Segment Open

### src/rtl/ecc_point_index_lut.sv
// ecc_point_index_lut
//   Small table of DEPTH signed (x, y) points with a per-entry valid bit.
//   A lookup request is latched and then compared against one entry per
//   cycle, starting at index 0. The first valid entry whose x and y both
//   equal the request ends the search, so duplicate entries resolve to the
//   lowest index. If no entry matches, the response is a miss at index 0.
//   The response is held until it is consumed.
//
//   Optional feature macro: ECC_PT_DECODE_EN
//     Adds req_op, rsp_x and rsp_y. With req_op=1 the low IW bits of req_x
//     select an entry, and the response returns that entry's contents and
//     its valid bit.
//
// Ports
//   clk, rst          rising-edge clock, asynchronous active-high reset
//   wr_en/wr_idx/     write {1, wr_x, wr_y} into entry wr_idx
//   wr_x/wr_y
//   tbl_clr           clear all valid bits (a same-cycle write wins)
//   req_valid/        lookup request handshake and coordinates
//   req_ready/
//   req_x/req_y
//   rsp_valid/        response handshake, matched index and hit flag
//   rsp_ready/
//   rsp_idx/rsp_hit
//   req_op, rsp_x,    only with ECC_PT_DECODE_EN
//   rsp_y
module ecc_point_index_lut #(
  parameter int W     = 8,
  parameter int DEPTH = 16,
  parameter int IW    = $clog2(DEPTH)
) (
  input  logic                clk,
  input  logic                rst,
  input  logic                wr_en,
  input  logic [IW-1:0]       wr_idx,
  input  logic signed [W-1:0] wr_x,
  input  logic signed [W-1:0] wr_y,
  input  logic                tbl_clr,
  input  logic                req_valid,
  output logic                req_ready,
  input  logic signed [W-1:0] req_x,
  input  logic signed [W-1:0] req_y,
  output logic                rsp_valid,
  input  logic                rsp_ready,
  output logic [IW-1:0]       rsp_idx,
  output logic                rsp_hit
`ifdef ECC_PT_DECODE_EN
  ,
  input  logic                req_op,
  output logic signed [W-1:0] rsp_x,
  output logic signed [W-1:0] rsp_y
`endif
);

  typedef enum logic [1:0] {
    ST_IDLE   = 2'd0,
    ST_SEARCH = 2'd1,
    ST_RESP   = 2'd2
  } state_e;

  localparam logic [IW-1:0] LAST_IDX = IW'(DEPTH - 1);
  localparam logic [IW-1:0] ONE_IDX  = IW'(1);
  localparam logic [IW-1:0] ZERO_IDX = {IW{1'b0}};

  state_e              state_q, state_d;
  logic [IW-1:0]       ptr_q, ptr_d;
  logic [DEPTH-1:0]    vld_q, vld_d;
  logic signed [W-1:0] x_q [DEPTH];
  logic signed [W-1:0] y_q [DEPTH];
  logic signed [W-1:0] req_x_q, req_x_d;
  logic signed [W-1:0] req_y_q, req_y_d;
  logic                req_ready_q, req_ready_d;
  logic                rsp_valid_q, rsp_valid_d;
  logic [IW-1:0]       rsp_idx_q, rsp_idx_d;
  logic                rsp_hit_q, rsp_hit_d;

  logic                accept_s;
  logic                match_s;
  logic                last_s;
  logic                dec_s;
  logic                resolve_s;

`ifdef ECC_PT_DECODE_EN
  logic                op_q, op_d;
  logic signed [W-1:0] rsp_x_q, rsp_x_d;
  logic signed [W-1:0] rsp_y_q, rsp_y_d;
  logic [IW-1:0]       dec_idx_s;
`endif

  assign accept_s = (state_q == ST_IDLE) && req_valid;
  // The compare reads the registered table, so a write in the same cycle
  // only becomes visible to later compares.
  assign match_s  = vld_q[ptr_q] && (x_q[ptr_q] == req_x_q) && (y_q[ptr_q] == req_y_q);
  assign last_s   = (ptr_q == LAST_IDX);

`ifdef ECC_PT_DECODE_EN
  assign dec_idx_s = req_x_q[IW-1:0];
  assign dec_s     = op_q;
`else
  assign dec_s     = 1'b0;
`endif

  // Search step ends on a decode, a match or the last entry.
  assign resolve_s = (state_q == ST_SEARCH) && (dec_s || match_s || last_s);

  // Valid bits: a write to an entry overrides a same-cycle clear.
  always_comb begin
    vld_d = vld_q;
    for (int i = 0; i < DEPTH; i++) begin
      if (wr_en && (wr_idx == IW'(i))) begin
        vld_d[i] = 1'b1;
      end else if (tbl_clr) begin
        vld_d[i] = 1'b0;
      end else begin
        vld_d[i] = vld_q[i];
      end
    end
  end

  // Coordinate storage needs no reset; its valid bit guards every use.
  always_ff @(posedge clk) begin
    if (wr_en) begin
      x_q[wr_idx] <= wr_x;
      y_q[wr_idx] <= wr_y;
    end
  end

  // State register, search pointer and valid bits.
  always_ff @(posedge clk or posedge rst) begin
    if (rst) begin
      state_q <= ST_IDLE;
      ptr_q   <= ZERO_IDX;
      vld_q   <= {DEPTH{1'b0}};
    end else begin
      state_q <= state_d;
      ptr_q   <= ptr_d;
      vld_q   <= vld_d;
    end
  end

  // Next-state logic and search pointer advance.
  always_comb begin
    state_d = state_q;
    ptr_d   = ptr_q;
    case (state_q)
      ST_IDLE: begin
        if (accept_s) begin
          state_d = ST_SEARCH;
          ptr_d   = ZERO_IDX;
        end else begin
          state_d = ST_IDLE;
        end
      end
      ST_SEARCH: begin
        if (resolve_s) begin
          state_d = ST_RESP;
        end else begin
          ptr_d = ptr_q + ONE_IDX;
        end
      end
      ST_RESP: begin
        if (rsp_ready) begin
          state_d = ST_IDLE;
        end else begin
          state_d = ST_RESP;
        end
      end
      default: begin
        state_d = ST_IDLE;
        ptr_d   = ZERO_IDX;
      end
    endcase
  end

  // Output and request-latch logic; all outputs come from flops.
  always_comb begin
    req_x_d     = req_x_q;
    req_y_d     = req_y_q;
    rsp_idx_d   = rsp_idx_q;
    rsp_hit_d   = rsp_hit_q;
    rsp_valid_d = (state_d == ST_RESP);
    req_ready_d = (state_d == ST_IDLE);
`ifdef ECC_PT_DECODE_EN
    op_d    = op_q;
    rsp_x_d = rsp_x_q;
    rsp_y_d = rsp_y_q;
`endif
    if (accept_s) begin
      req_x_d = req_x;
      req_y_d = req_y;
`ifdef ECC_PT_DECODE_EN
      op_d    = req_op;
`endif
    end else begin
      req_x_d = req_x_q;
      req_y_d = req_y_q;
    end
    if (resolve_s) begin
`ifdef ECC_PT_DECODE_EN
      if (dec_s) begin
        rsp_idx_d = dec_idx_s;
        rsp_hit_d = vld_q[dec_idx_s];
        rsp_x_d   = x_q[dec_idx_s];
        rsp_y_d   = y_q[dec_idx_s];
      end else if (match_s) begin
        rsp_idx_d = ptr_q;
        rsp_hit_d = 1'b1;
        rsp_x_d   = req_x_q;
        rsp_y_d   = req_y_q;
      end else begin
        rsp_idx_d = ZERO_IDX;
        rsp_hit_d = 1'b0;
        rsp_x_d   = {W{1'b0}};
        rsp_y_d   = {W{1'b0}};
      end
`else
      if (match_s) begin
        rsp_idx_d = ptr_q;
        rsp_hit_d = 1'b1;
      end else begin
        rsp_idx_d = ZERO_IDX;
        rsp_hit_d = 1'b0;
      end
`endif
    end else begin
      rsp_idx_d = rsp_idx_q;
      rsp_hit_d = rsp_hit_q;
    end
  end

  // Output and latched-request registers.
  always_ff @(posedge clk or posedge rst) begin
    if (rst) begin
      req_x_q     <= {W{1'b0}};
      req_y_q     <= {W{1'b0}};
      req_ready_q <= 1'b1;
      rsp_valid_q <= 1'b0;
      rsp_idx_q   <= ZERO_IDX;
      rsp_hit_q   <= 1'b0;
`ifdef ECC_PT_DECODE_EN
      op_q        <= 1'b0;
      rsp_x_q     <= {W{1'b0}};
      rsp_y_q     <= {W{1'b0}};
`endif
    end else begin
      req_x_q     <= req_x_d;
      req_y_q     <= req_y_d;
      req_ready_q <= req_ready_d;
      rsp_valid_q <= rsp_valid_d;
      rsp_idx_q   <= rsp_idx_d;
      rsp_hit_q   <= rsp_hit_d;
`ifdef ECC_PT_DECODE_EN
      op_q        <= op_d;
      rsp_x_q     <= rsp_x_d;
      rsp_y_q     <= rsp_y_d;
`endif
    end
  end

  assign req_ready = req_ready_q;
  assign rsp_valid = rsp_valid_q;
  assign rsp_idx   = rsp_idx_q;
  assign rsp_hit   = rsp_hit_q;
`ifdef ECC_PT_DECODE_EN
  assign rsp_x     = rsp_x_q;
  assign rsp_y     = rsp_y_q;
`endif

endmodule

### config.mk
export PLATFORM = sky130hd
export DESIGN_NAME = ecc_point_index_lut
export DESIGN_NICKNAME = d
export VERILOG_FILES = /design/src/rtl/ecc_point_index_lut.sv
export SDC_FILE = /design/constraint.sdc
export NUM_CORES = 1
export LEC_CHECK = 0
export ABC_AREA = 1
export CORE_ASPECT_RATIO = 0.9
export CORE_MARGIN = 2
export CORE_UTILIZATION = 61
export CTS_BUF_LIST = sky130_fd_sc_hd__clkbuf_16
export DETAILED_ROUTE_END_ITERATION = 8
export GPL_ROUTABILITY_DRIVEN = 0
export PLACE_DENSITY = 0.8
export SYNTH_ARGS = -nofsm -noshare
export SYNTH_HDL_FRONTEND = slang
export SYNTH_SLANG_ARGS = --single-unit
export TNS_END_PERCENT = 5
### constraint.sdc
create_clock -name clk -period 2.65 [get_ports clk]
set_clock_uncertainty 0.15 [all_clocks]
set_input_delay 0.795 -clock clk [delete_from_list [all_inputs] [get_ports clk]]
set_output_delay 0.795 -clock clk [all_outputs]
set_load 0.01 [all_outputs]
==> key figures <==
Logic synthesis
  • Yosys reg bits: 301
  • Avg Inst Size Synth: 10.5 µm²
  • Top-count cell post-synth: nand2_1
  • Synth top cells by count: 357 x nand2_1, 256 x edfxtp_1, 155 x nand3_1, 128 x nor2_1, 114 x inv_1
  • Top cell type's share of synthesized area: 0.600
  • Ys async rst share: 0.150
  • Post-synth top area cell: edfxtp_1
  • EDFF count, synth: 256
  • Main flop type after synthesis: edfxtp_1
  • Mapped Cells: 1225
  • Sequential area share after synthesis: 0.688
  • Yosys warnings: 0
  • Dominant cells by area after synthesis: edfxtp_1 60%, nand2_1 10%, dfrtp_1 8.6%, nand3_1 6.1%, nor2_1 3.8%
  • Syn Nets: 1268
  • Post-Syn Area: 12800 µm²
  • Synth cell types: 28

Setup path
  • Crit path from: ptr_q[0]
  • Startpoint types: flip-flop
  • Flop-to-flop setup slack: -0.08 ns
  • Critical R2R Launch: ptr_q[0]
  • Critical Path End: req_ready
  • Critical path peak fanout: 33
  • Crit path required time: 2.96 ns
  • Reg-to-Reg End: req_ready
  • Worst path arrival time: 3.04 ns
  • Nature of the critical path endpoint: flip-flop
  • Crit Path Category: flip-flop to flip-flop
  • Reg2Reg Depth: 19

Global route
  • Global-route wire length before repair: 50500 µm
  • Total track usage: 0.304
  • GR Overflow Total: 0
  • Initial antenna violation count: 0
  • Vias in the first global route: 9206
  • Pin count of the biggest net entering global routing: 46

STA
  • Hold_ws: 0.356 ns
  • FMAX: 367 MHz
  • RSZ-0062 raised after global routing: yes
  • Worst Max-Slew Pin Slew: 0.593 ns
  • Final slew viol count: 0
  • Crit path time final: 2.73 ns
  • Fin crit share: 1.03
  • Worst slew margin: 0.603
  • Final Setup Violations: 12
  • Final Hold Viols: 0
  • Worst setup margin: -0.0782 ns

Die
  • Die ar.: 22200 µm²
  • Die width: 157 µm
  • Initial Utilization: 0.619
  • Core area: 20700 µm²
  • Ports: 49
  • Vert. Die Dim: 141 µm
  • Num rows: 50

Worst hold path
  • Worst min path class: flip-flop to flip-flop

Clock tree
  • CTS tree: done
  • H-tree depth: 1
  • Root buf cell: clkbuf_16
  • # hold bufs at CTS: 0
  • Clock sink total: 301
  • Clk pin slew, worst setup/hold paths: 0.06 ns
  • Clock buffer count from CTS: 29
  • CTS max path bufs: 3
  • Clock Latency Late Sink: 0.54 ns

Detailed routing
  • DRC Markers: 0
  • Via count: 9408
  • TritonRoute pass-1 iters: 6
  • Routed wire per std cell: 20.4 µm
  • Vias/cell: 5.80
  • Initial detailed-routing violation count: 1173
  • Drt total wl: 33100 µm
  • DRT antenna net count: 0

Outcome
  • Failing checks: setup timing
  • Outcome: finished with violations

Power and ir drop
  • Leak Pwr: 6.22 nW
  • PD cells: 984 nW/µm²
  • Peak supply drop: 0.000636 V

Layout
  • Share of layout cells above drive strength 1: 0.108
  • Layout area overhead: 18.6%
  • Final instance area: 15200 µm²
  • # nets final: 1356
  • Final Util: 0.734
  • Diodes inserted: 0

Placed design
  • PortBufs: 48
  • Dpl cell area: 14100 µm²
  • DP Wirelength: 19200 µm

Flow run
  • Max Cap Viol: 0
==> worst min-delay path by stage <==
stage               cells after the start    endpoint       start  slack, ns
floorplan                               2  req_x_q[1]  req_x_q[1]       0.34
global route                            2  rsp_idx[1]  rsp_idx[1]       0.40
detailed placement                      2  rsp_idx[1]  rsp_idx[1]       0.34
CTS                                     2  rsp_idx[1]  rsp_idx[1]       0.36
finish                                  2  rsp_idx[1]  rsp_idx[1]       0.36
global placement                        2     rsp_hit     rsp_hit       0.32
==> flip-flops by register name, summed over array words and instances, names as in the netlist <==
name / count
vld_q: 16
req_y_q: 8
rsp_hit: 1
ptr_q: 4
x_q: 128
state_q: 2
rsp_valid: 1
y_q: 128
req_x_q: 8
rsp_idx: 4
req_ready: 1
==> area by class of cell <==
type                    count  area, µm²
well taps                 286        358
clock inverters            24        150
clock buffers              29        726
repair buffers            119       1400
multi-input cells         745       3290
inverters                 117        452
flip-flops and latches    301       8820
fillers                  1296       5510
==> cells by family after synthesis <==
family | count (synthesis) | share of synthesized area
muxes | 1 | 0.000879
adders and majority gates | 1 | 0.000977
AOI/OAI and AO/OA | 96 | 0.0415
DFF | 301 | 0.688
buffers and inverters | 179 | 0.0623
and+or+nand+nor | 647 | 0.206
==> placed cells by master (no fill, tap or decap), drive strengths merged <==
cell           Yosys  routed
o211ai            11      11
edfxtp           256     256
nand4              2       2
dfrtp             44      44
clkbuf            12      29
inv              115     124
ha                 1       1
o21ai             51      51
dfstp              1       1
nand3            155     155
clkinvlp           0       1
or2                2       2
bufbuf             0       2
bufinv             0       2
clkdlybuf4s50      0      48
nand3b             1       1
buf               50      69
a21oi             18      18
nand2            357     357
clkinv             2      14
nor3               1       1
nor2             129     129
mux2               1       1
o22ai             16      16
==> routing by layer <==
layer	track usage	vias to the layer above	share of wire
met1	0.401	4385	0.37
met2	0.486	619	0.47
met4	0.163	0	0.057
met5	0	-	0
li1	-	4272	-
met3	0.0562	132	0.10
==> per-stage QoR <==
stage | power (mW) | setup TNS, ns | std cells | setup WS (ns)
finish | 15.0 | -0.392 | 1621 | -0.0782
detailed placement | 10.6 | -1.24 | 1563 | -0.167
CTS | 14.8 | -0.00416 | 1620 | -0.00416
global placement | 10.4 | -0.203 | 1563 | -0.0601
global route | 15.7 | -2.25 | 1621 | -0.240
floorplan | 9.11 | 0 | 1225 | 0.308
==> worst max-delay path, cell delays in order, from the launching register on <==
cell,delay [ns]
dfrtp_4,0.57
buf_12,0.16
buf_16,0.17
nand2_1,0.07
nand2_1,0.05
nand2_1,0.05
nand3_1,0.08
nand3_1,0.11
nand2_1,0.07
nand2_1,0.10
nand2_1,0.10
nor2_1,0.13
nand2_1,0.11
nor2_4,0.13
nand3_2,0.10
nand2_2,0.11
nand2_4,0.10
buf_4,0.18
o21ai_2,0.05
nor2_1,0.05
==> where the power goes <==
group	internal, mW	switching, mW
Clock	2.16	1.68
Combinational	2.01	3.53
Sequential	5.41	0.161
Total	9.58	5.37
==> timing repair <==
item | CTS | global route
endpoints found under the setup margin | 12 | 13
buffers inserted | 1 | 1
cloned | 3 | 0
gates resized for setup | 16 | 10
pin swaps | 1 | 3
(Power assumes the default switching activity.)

Segment Closed

- How to complete this task -
Lines of the listing above that contain the word "table" must all be copied.

- Written solution -
//   Small table of DEPTH signed (x, y) points with a per-entry valid bit.
  // The compare reads the registered table, so a write in the same cycle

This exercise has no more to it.